|CHUTTEANG, CATTLEYA - Tokyo University Of Agriculture & Technology|
|BOOKER, FITZGERALD - Former ARS Employee|
|PRATHOMRAK, NA-NGERN - Tokyo University Of Agriculture & Technology|
|BURTON, AMY - Former ARS Employee|
|AOKI, MASATOSHI - Tokyo University Of Agriculture & Technology|
Submitted to: Plant Biology
Publication Type: Peer Reviewed Journal
Publication Acceptance Date: 5/6/2015
Publication Date: 1/4/2016
Citation: Chutteang, C., Booker, F., Prathomrak, N., Burton, A., Aoki, M., Burkey, K.O. 2016. Biochemical and physiological processes associated with the differential ozone response in ozone-tolerant and sensitive soybean genotypes. Plant Biology. 18(suppl1):28-36.
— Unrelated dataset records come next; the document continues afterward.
What follows belongs to an exercise in optimizing a design on an open flow for small area, a short achievable clock period and few clock cycles per item; a production flow would make more cautious choices. At most, simulation tests tie the RTL to the original design; equivalence was not proved. For runs 1 and 2, only the layout was checked, not whether the RTL still works. Power and IR drop assume default switching activity.

--- config.mk ---
export PLATFORM = sky130hd
export DESIGN_NAME = photre_enc
export DESIGN_NICKNAME = photre_enc
export VERILOG_FILES = /design/flow/design.v
export SDC_FILE = /design/flow/constraint.sdc
export NUM_CORES = 4
export LEC_CHECK = 0
export CAP_MARGIN = 20
export CORE_MARGIN = 2
export CORE_UTILIZATION = 40
export CTS_BUF_LIST = sky130_fd_sc_hd__clkbuf_8
export CTS_CLUSTER_DIAMETER = 50
export CTS_CLUSTER_SIZE = 16
export SLEW_MARGIN = 20
--- constraint.sdc ---
create_clock -name core_clock -period 70.0 [get_ports {clk}]
set_input_delay 14.0000 -clock core_clock [delete_from_list [all_inputs] [get_ports {clk}]]
set_output_delay 14.0000 -clock core_clock [all_outputs]
set_load 0.01 [all_outputs]
--- design.v ---
module photre_enc (
    input  wire        clk,
    input  wire        rst,           
    input  wire        start,
    output wire        ready,         
    input  wire [6:0]  cfg_width,     
    input  wire [4:0]  cfg_rows,      
    input  wire [1:0]  cfg_depth,     
    input  wire [4:0]  cfg_q,         
    input  wire        cfg_mono,      
    input  wire        px_valid,
    output wire        px_ready,
    input  wire [15:0] px_data,
    output reg         out_valid,
    output reg  [31:0] out_data,
    output reg         out_last,
    output reg  [4:0]  out_k0,
    output reg  [15:0] out_nbits
);
    function [4:0] mstep;
        input [4:0] r;
        input       b;
        input [4:0] q;
        reg   [5:0] t;
        begin
            t = {r, b};
            mstep = (t >= {1'b0, q}) ? (t - {1'b0, q}) : t[4:0];
        end
    endfunction
    reg rst_r;
    always @(posedge clk) rst_r <= rst;
    wire srst = rst_r;
    reg        ready_r, pxr_r;
    assign ready    = ready_r;
    assign px_ready = pxr_r;
    reg        pnd;
    reg [6:0]  pW;
    reg [4:0]  pR;
    reg [1:0]  pD;
    reg [4:0]  pQ;
    reg        pM;
    reg [6:0]  cW;
    reg [4:0]  cR;
    reg [1:0]  cD;
    reg [4:0]  cQ;
    reg        cM;
    wire acc_start = start & ready_r;
    always @(posedge clk) begin
        if (acc_start) begin
            pW <= cfg_width;
            pR <= cfg_rows;
            pD <= cfg_depth;
            pQ <= cfg_q;
            pM <= cfg_mono;
        end
    end
    wire        p2 = ~cM;
    reg  [15:0] maxv;
    reg  [15:0] first;
    always @* begin
        case (cD)
            2'd0: begin maxv = 16'h03ff; first = 16'h0200; end
            2'd1: begin maxv = 16'h0fff; first = 16'h0800; end
            2'd2: begin maxv = 16'h3fff; first = 16'h2000; end
            default: begin maxv = 16'hffff; first = 16'h8000; end
        endcase
    end
    wire [3:0]  hq   = cQ[4:1];
    wire [6:0]  Wv   = (cW < 7'd4) ? 7'd4 : cW;
    wire [5:0]  N0v  = (Wv > 7'd32) ? 6'd32 : Wv[5:0];
    wire [7:0]  pWv  = p2 ? {Wv, 1'b0} : {1'b0, Wv};
    wire [4:0]  Aln  = N0v[4:0] - 5'd4;            
    wire [6:0]  Bln  = pWv[6:0] - {1'b0, N0v};     
    reg        in_act;
    reg [6:0]  in_x;
    reg [4:0]  in_r;
    wire       in_last = (in_x == pW - 7'd1) && (in_r == pR - 5'd1);
    wire       take    = px_valid & pxr_r;
    always @(posedge clk) begin
        if (srst) begin
            in_act <= 1'b0;
        end else if (acc_start) begin
            in_act <= 1'b1;
            in_x   <= 7'd0;
            in_r   <= 5'd0;
        end else if (take) begin
            if (in_x == pW - 7'd1) begin
                in_x <= 7'd0;
                in_r <= in_r + 5'd1;
                if (in_r == pR - 5'd1) in_act <= 1'b0;
            end else begin
                in_x <= in_x + 7'd1;
            end
        end
    end
    reg        r0v;
    reg [15:0] d0;
    localparam F_REAL = 0, F_CODE = 1, F_GEND = 2, F_SEND = 3,
               F_NOA = 4, F_NOB = 5, F_RP = 6, F_N0 = 7, F_CF = 8;
    localparam PH_IDLE = 3'd0, PH_P1 = 3'd1, PH_RP = 3'd2, PH_NM = 3'd3, PH_FL = 3'd4, PH_CF = 3'd5;
    reg [2:0]  ph;
    reg [6:0]  x;
    reg [4:0]  r;
    reg [1:0]  fcnt;
    reg        it_val, it_in;
    reg [8:0]  it_fl;
    reg [2:0]  nx_ph;
    reg [6:0]  nx_x;
    reg [4:0]  nx_r;
    reg [1:0]  nx_fcnt;
    reg        it_real;
    always @* begin
        it_val  = 1'b0;
        it_in   = 1'b0;
        it_fl   = 9'd0;
        nx_ph   = ph;
        nx_x    = x;
        nx_r    = r;
        nx_fcnt = fcnt;
        it_real = (x < cW);
        case (ph)
        PH_P1, PH_RP, PH_NM: begin
            it_val = 1'b1;
            it_in  = it_real && (ph != PH_RP);
            it_fl[F_REAL] = it_real;
            it_fl[F_CODE] = it_real && (ph != PH_P1);
            it_fl[F_GEND] = it_real && ((x == cW - 7'd1) || (x[4:0] == 5'd31));
            it_fl[F_SEND] = it_real && (ph != PH_P1) && (x == cW - 7'd1) && (r == cR - 5'd1);
            it_fl[F_NOA]  = p2 ? (x < 7'd2) : (x == 7'd0);
            it_fl[F_NOB]  = p2 ? (r < 5'd2) : (r == 5'd0);
            it_fl[F_RP]   = (ph == PH_RP);
            it_fl[F_N0]   = (ph != PH_NM);
            if (ph == PH_P1) begin
                if (x == {1'b0, N0v} - 7'd1) begin
                    nx_ph = PH_RP;
                    nx_x  = 7'd0;
                end else begin
                    nx_x  = x + 7'd1;
                end
            end else if (ph == PH_RP) begin
                if (x == {1'b0, N0v} - 7'd1) begin
                    if ({1'b0, N0v} == Wv) begin
                        nx_x = 7'd0;
                        if (cR == 5'd1) begin
                            nx_ph   = PH_FL;
                            nx_fcnt = 2'd0;
                        end else begin
                            nx_ph = PH_NM;
                            nx_r  = 5'd1;
                        end
                    end else begin
                        nx_ph = PH_NM;
                        nx_x  = x + 7'd1;
                    end
                end else begin
                    nx_x = x + 7'd1;
                end
            end else begin
                if (x == Wv - 7'd1) begin
                    nx_x = 7'd0;
                    if (r == cR - 5'd1) begin
                        nx_ph   = PH_FL;
                        nx_fcnt = 2'd0;
                    end else begin
                        nx_r = r + 5'd1;
                    end
                end else begin
                    nx_x = x + 7'd1;
                end
            end
        end
        PH_CF: begin
            it_val = 1'b1;
            it_fl[F_CF] = 1'b1;
            nx_ph  = PH_P1;
            nx_x   = 7'd0;
            nx_r   = 5'd0;
        end
        PH_FL: begin
            it_val  = 1'b1;
            nx_fcnt = fcnt + 2'd1;
            if (fcnt == 2'd1) nx_ph = PH_IDLE;
        end
        default: ;
        endcase
    end
    localparam NB = 17;
    reg  [2:0]  rw;           
    reg  [4:0]  rmask;        
    reg  [4:0]  kq;           
    wire [2:0]  prw = (pQ == 5'd1) ? 3'd0 : (pQ < 5'd4) ? 3'd2 : (pQ < 5'd8) ? 3'd3 :
                      (pQ < 5'd16) ? 3'd4 : 3'd5;
    wire [5:0]  pone = 6'd1 << prw;
    reg  [NB-1:0] fP;
    reg  [NB-1:0] mP;
    reg  [15:0]   mQ;
    reg  [4:0]    mR;
    function [NB-1:0] pack;
        input [16:0] qv;
        input [4:0]  rv;
        input [2:0]  w;
        begin
            pack = ({qv[15:0], 5'd0} >> (5 - w)) | {12'd0, rv};
        end
    endfunction
    reg [8:0]  f1, f2;
    reg [15:0] x1, x2;            
    reg [4:0]  y1, y2;            
    reg [NB-1:0] c1, c2;
    reg        cgeb2, cleb2;
    reg        live;
    reg [6:0]  rot;
    reg        pkst_r;
    wire aligned = ~live | (rot == 7'd0);
    wire fadv    = it_val & aligned & ~pkst_r & (~it_in | r0v) & ~srst;
    wire consume = fadv & it_in;
    wire r0free  = ~r0v | consume;
    wire act     = pnd & ((ph == PH_IDLE) | ((ph == PH_FL) & (fcnt == 2'd1) & fadv)) & ~srst;
    reg  [NB-1:0] E1, E2, T1, T2;
    reg  [NB*1-1:0] sA1;
    reg  [NB*2-1:0] sA2;
    reg  [NB*4-1:0] sA4;
    reg  [NB*8-1:0] sA8;
    reg  [NB*13-1:0] sA13;
    reg  [NB*1-1:0] sB1;
    reg  [NB*2-1:0] sB2;
    reg  [NB*4-1:0] sB4;
    reg  [NB*8-1:0] sB8;
    reg  [NB*16-1:0] sB16;
    reg  [NB*32-1:0] sB32;
    reg  [NB*33-1:0] sB33;
    wire [6:0]  pWv_ = (pW < 7'd4) ? 7'd4 : pW;
    wire [5:0]  pN0v = (pWv_ > 7'd32) ? 6'd32 : pWv_[5:0];
    wire [7:0]  ppWv = pM ? {1'b0, pWv_} : {pWv_, 1'b0};
    wire [4:0]  pAln = pN0v[4:0] - 5'd4;
    wire [6:0]  pBln = ppWv[6:0] - {1'b0, pN0v};
    reg         a13;
    reg  [3:0]  Arst;
    reg         b33n;
    reg  [5:0]  Brn;
    wire        b33  = b33n & ~f1[F_N0];
    wire [5:0]  Brst = Brn & {6{~f1[F_N0]}};
    wire [NB-1:0] ch1 = Arst[0] ? sA1[NB*1-1 -: NB] : E2;
    wire [NB-1:0] ch2 = Arst[1] ? sA2[NB*2-1 -: NB] : ch1;
    wire [NB-1:0] ch3 = Arst[2] ? sA4[NB*4-1 -: NB] : ch2;
    wire [NB-1:0] ch4 = Arst[3] ? sA8[NB*8-1 -: NB] : ch3;
    wire [NB-1:0] ch5 = a13 ? sA13[NB*13-1 -: NB] : ch4;
    wire [NB-1:0] ch6 = Brst[0] ? sB1[NB*1-1 -: NB] : ch5;
    wire [NB-1:0] ch7 = Brst[1] ? sB2[NB*2-1 -: NB] : ch6;
    wire [NB-1:0] ch8 = Brst[2] ? sB4[NB*4-1 -: NB] : ch7;
    wire [NB-1:0] ch9 = Brst[3] ? sB8[NB*8-1 -: NB] : ch8;
    wire [NB-1:0] ch10 = Brst[4] ? sB16[NB*16-1 -: NB] : ch9;
    wire [NB-1:0] ch11 = Brst[5] ? sB32[NB*32-1 -: NB] : ch10;
    wire [NB-1:0] ch12 = b33 ? sB33[NB*33-1 -: NB] : ch11;
    wire [NB-1:0] chC = ch12;
    wire [NB-1:0] rec;       
    always @(posedge clk) begin
        E1   <= fadv ? rec : T2;
        E2   <= E1;
        sA1 <= E2;
        sA2 <= {sA2[NB*1-1:0], ch1};
        sA4 <= {sA4[NB*3-1:0], ch2};
        sA8 <= {sA8[NB*7-1:0], ch3};
        sA13 <= {sA13[NB*12-1:0], ch4};
        sB1 <= ch5;
        sB2 <= {sB2[NB*1-1:0], ch6};
        sB4 <= {sB4[NB*3-1:0], ch7};
        sB8 <= {sB8[NB*7-1:0], ch8};
        sB16 <= {sB16[NB*15-1:0], ch9};
        sB32 <= {sB32[NB*31-1:0], ch10};
        sB33 <= {sB33[NB*32-1:0], ch11};
        T1   <= chC;
        T2   <= T1;
    end
    function [20:0] dsteps;
        input [4:0]  r0;
        input [15:0] xin;
        input [4:0]  q;
        input integer hi;
        input integer lo;
        integer i;
        reg [4:0]  rr;
        reg [15:0] xx;
        reg [5:0]  t;
        begin
            rr = r0;
            xx = xin;
            for (i = 15; i >= 0; i = i - 1) begin
                if (i <= hi && i >= lo) begin
                    t = {rr, xx[i]};
                    if (t >= {1'b0, q}) begin
                        rr = t[4:0] - q;
                        xx[i] = 1'b1;
                    end else begin
                        rr = t[4:0];
                        xx[i] = 1'b0;
                    end
                end
            end
            dsteps = {rr, xx};
        end
    endfunction
    wire [15:0] xs0 = it_fl[F_CF] ? first : (d0 & maxv);
    wire [20:0] ds0 = dsteps(5'd0, xs0, cQ, 15, 8);
    wire [15:0] rpQ = chC >> rw;
    wire [4:0]  rpR = chC[4:0] & rmask;
    wire [NB-1:0] c0s = p2 ? T2 : T1;
    wire [20:0]   ds1  = dsteps(y1, x1, cQ, 7, 0);
    wire [NB-1:0] b1s  = f1[F_NOB] ? fP : T1;
    wire [NB:0]   dcb  = {1'b0, c1} - {1'b0, b1s};
    wire          cgeb = ~dcb[NB];
    wire          cleb = dcb[NB] | (dcb == {(NB+1){1'b0}});
    wire [15:0]   Qv = x2;
    wire [4:0]    Rv = y2;
    wire [NB-1:0] b2 = f2[F_NOB] ? fP : T2;
    wire [NB-1:0] a2 = p2 ? E2 : E1;
    wire [4:0]    am = a2[4:0] & rmask;
    wire [4:0]    bm = b2[4:0] & rmask;
    wire [4:0]    cm = c2[4:0] & rmask;
    wire [NB:0] dca = {1'b0, c2} - {1'b0, a2};
    wire agtb = (a2 > b2);
    wire cgea = ~dca[NB];
    wire clea = dca[NB] | (dca == {(NB+1){1'b0}});
    wire cmax = cgea & cgeb2;
    wire cmin = clea & cleb2;
    wire selB = f2[F_NOA] | (~f2[F_NOB] & ((cmax & agtb) | (~cmax & cmin & ~agtb)));
    wire selC = ~f2[F_NOA] & ~f2[F_NOB] & ~cmax & ~cmin;
    wire signed [6:0] rs0  = $signed({2'b00, am}) + $signed({2'b00, bm}) - $signed({2'b00, cm});
    wire              rsn  = rs0[6];
    wire              rsq  = ~rs0[6] & (rs0 >= $signed({2'b00, cQ}));
    wire        [4:0] abcm = rsn ? (rs0[4:0] + cQ) : rsq ? (rs0[4:0] - cQ) : rs0[4:0];
    wire        [NB:0] abs0 = {1'b0, a2} + {1'b0, b2} - {1'b0, c2};
    wire        [NB-1:0] abc = rsn ? (abs0[NB-1:0] - {12'd0, kq}) :
                               rsq ? (abs0[NB-1:0] + {12'd0, kq}) : abs0[NB-1:0];
    function [2:0] cand;
        input [4:0] pm;
        input [4:0] rv;
        input [4:0] q;
        input [3:0] h;
        input [4:0] mr;
        reg signed [6:0] dd0;
        reg signed [6:0] dd;
        reg signed [6:0] t;
        begin
            dd0 = $signed({2'b00, pm}) - $signed({2'b00, rv});
            if (dd0 > $signed({3'b000, h}))
                dd = dd0 - $signed({2'b00, q});
            else if (dd0 < -$signed({3'b000, h}))
                dd = dd0 + $signed({2'b00, q});
            else
                dd = dd0;
            t = $signed({2'b00, rv}) + dd;
            cand = {t[6], ~t[6] & (t >= $signed({2'b00, q})), pm > mr};
        end
    endfunction
    wire [2:0] kA = cand(am,   Rv, cQ, hq, mR);
    wire [2:0] kB = cand(bm,   Rv, cQ, hq, mR);
    wire [2:0] kC = cand(abcm, Rv, cQ, hq, mR);
    wire [2:0] kS = selB ? kB : selC ? kC : kA;
    wire [4:0] pmS = selB ? bm : selC ? abcm : am;
    wire [16:0] Qv1  = {1'b0, Qv} + 17'd1;
    wire [15:0] Qvm  = Qv - 16'd1;
    wire        qz   = (Qv == 16'd0);
    wire        qeqm = (Qv == mQ);
    wire        q1eq = (Qv1 == {1'b0, mQ});
    wire [16:0] Qru  = kS[2] ? {1'b0, Qvm} : kS[1] ? Qv1 : {1'b0, Qv};
    wire        rneg = kS[2] & qz;
    wire        rovf = (kS[1] & (qeqm | (q1eq & kS[0]))) | (~kS[2] & ~kS[1] & qeqm & kS[0]);
    wire [NB-1:0] ruP = pack(Qru, pmS, rw);
    assign rec = rneg ? {NB{1'b0}} : rovf ? mP : ruP;
    wire [NB-1:0] Psel = selB ? b2 : selC ? abc : a2;
    wire [15:0]   Qp   = Psel >> rw;
    wire [17:0]   qe   = {rneg, rneg | Qru[16], Qru[15:0]} - {2'b00, Qp};
    wire [16:0]   msym = {qe[15:0] ^ {16{qe[17]}}, qe[17]};
    wire signed [6:0] mr0 = $signed({1'b0, y2, 1'b0}) - 7'sd1;
    wire [4:0]  mRn = mr0[6] ? (cQ - 5'd1) : (mr0 >= $signed({2'b00, cQ})) ? (mr0[4:0] - cQ) : mr0[4:0];
    wire [16:0] mQn = mr0[6] ? ({x2, 1'b0} - 17'd1) : (mr0 >= $signed({2'b00, cQ})) ? ({x2, 1'b0} + 17'd1) : {x2, 1'b0};
    wire ben = ~pkst_r;
    reg        r4v, r5v;
    reg [2:0]  f4;           
    reg [16:0] m4;
    reg  [22:0] sacc;             
    reg  [5:0]  gcnt;
    reg  [4:0]  kcur, k0r;
    wire [22:0] sm1 = sacc + {6'd0, m4};
    wire [5:0]  gn  = gcnt + 6'd1;
    reg  [4:0]  knew;
    reg  [16:0] kok;
    wire [27:0] smx = {6'd0, sm1[21:0]};
    reg  [16:0] hiz;                  
    integer     kj, ki;
    always @* begin
        hiz[16] = 1'b0;
        for (kj = 15; kj >= 0; kj = kj - 1)
            hiz[kj] = hiz[kj+1] | smx[kj + 6];
        for (ki = 0; ki < 17; ki = ki + 1)
            kok[ki] = sm1[22] | ((~hiz[ki]) & (smx[ki +: 6] < gn));
        knew = 5'd17;
        for (ki = 16; ki >= 0; ki = ki - 1)
            if (kok[ki]) knew = ki[4:0];
    end
    wire [16:0] u4   = m4 >> kcur;
    wire        esc4 = (|u4[16:5]) | (u4[4] & u4[3]);
    wire [16:0] lowm = m4 & ~(17'h1ffff << kcur);
    wire [17:0] fld4 = esc4 ? {1'b0, m4} : {lowm, 1'b1};
    wire [4:0]  off4 = esc4 ? 5'd24 : u4[4:0];
    wire [5:0]  cln4 = esc4 ? 6'd45 : ({1'b0, u4[4:0]} + {1'b0, kcur} + 6'd1);
    reg  [17:0] fld5;
    reg  [4:0]  off5;
    reg  [5:0]  cln5;
    reg         snd5;
    reg  [95:0] pacc;
    reg  [6:0]  pn;
    reg         pfl;
    reg  [15:0] nbits;
    wire        pk_in  = r5v & ~pkst_r;
    wire [6:0]  psh    = pn + {2'd0, off5};
    wire [48:0] prot   = {31'd0, fld5} << psh[4:0];
    wire        pw0    = pk_in & (psh[6:5] == 2'd0);
    wire        pw1    = pk_in & (psh[6:5] == 2'd1);
    wire        pw2    = pk_in & (psh[6:5] == 2'd2);
    wire [95:0] pins   = {({32{pw1}} & {15'd0, prot[48:32]}) | ({32{pw2}} & prot[31:0]),
                          ({32{pw0}} & {15'd0, prot[48:32]}) | ({32{pw1}} & prot[31:0]),
                          {32{pw0}} & prot[31:0]};
    wire [95:0] pT     = pacc | pins;
    wire [7:0]  pnt    = pk_in ? ({1'b0, pn} + {2'd0, cln5}) : {1'b0, pn};
    wire        pend_s = pfl | (pk_in & snd5);
    wire        pemit  = pend_s | (pnt >= 8'd32);
    wire        plast  = pend_s & (pnt <= 8'd32);
    wire [6:0]  pn_nx  = pemit ? ((pnt > 8'd32) ? (pnt[6:0] - 7'd32) : 7'd0) : pnt[6:0];
    wire        pfl_nx = pend_s & (pnt > 8'd32);
    wire        r5v_nx  = ben ? (r4v & f4[0]) : r5v;
    wire [5:0]  cln5_nx = ben ? cln4 : cln5;
    wire        pkst_nx = r5v_nx & (pfl_nx | (({1'b0, pn_nx} + {2'd0, cln5_nx}) > 8'd96));
    wire [7:0]  Lcur   = f1[F_N0] ? {2'd0, N0v} : pWv;
    reg         live_nx;
    reg  [6:0]  rot_nx;
    always @* begin
        live_nx = live;
        rot_nx  = rot;
        if (act) begin
            live_nx = 1'b0;
            rot_nx  = 7'd0;
        end else if (fadv) begin
            if (f2[F_N0]) live_nx = 1'b1;
        end else if (live) begin
            rot_nx = ({1'b0, rot} == Lcur - 8'd1) ? 7'd0 : rot + 7'd1;
        end
    end
    wire aligned_nx = ~live_nx | (rot_nx == 7'd0);
    wire [2:0]  ph_nx  = act ? PH_CF : (fadv ? nx_ph : ph);
    wire [6:0]  x_nx   = act ? 7'd0  : (fadv ? nx_x  : x);
    wire [6:0]  W_nx   = act ? pW : cW;
    wire        in_nx  = ((ph_nx == PH_P1) | (ph_nx == PH_NM)) & (x_nx < W_nx);
    wire        r0v_pr = pxr_r | (r0v & ~consume);
    wire        cons_pr = in_nx & aligned_nx & ~pkst_nx;
    wire        inact_pr = in_act & ~(pxr_r & in_last);
    wire        pxr_nx = ~rst & ~srst & inact_pr & (~r0v_pr | cons_pr);
    wire        rdy_nx = ~rst & ~srst & ~inact_pr & ~pnd & ~acc_start;
    always @(posedge clk) begin
        pxr_r   <= pxr_nx;
        ready_r <= rdy_nx;
    end
    always @(posedge clk) begin
        if (r0free) d0 <= px_data;
    end
    always @(posedge clk) begin
        if (srst) begin
            pnd    <= 1'b0;
            ph     <= PH_IDLE;
            x      <= 7'd0;
            r      <= 5'd0;
            fcnt   <= 2'd0;
            r0v    <= 1'b0;
            f1     <= 9'd0;
            f2     <= 9'd0;
            live   <= 1'b0;
            rot    <= 7'd0;
        end else begin
            if (acc_start) pnd <= 1'b1;
            r0v  <= take | (r0v & ~consume);
            live <= live_nx;
            rot  <= rot_nx;
            if (act) begin
                pnd <= 1'b0;
                cW  <= pW;
                cR  <= pR;
                cD  <= pD;
                cQ  <= pQ;
                cM  <= pM;
                rw    <= prw;
                rmask <= pone[4:0] - 5'd1;
                kq    <= pone[4:0] - pQ;
                a13  <= (pAln >= 5'd13);
                Arst <= (pAln >= 5'd13) ? (pAln[3:0] - 4'd13) : pAln[3:0];
                b33n <= (pBln >= 7'd33);
                Brn  <= (pBln >= 7'd33) ? (pBln[5:0] - 6'd33) : pBln[5:0];
                ph  <= PH_CF;
                x   <= 7'd0;
                r   <= 5'd0;
            end else if (fadv) begin
                ph   <= nx_ph;
                x    <= nx_x;
                r    <= nx_r;
                fcnt <= nx_fcnt;
            end
            if (fadv) begin
                f1 <= it_fl;
                f2 <= f1;
            end
        end
    end
    always @(posedge clk) begin
        if (fadv) begin
            x1    <= it_fl[F_RP] ? rpQ : ds0[15:0];
            y1    <= it_fl[F_RP] ? rpR : ds0[20:16];
            c1    <= c0s;
            x2    <= f1[F_RP] ? x1 : ds1[15:0];
            y2    <= f1[F_RP] ? y1 : ds1[20:16];
            c2    <= c1;
            cgeb2 <= cgeb;
            cleb2 <= cleb;
            if (f2[F_CF]) begin
                fP <= pack({1'b0, x2}, y2, rw);
                mQ <= mQn[15:0];
                mR <= mRn;
                mP <= pack(mQn, mRn, rw);
            end
        end
    end
    always @(posedge clk) begin
        if (srst) begin
            r4v <= 1'b0;
            r5v <= 1'b0;
            sacc <= 23'h7fffff;
            gcnt <= 6'd0;
        end else if (ben) begin
            r4v <= fadv & f2[F_REAL];
            r5v <= r4v & f4[0];
            if (r4v) begin
                if (f4[1]) begin
                    sacc <= 23'h7fffff;
                    gcnt <= 6'd0;
                end else begin
                    sacc <= sm1;
                    gcnt <= gn;
                end
            end
        end
    end
    always @(posedge clk) begin
        if (ben) begin
            f4   <= {f2[F_SEND], f2[F_GEND], f2[F_CODE]};
            m4   <= msym;
            fld5 <= fld4;
            off5 <= off4;
            cln5 <= cln4;
            snd5 <= f4[2];
            if (r4v & f4[1]) begin
                kcur <= knew;
                if (!f4[0]) k0r <= knew;
            end
            if (r4v & f4[2]) out_k0 <= k0r;
        end
    end
    always @(posedge clk) begin
        if (srst) begin
            pacc   <= 96'd0;
            pn     <= 7'd0;
            pfl    <= 1'b0;
            pkst_r <= 1'b0;
            nbits  <= 16'd0;
        end else begin
            pacc   <= pemit ? (pT >> 32) : pT;
            pn     <= pn_nx;
            pfl    <= pfl_nx;
            pkst_r <= pkst_nx;
            if (pk_in) begin
                if (snd5) begin
                    nbits     <= 16'd0;
                    out_nbits <= nbits + {10'd0, cln5};
                end else begin
                    nbits <= nbits + {10'd0, cln5};
                end
            end
        end
    end
    always @(posedge clk) begin
        out_valid <= pemit & ~rst & ~srst;
        out_last  <= plast & ~rst & ~srst;
        out_data  <= pT[31:0];
    end
endmodule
Interpretive Summary: Ground level ozone is formed by the action of sunlight on volatile hydrocarbons and nitrogen oxides produced during combustion of carbon based fuels. Although frequently considered an urban problem, ozone pollution is much broader in scope because weather systems transport the pollutants into agricultural areas. Ozone is an air pollutant that is toxic to plants, causing visible injury to foliage and a reduction in the growth and yield of sensitive crops such as soybean. Estimates suggest that current ambient ozone levels are sufficient to reduce soybean yield by 10% or more with greater yield losses anticipated if tropospheric ozone concentrations continue to rise. In the absence of successful efforts to control ozone pollution, future crop productivity may depend on the development of ozone-tolerant soybean varieties. In this study, USDA-ARS researchers and colleagues from Tokyo University of Agriculture and Technology compared biochemical and physiological traits of two soybean genotypes that differ in ozone sensitivity to determine the possible basis for the differential response. Ethylene metabolism and leaf conductance were two processes identified that contribute to the genetic differences in ozone sensitivity. The results are a first step in identifying genes that could be manipulated to develop cultivars capable of maintaining yields under elevated ozone conditions.
Technical Abstract: Biochemical and physiological traits of two soybean [Glycine max (L.) Merr.] genotypes that differ in sensitivity to ozone (O3) were investigated to determine the possible basis for the differential response. Fiskeby III (O3-tolerant) and Mandarin (Ottawa) (O3-sensitive) were grown in a greenhouse supplied with charcoal-filtered air for four weeks. Plants were then treated with O3 for 7 h d-1 in greenhouse chambers. Mandarin (Ottawa) showed significantly more visible leaf injury and hydrogen peroxide and superoxide production compared with Fiskeby III. Peroxidase activity in O3-sensitive Mandarin (Ottawa) was 31% higher in the elevated O3 treatment but it was not significantly different in O3-tolerant Fiskeby III. Ozone did not affect superoxide dismutase or glutathione reductase activities, or the leaf tissue concentrations of glutathione or ascorbic acid concentrations. Thus, variation in O3 response between the Fiskeby III and Mandarin (Ottawa) genotypes was not explained by differences in the antioxidant enzymes and metabolites tested. Ethylene emission from leaves declined in Fiskeby III following O3 exposure but was not altered in Mandarin (Ottawa). Ozone exposure reduced quantum yield of PSII, electron transport rate (ETR) and photochemical quenching (qp) in Mandarin (Ottawa) more than in Fiskeby III, indicating that the efficiency of energy conversion of PSII and photosynthetic electron transport was altered differently in the two genotypes. Net carbon exchange rates and stomatal conductance of both soybean cultivars were not significantly different following the short-term exposure to O3. In conclusion, increased sensitivity of Mandarin (Ottawa) to O3 was associated with greater hydrogen peroxide and superoxide production compared with Fiskeby III, possibly associated with genotype differences in the regulation of ethylene during the initial phases of O3 response.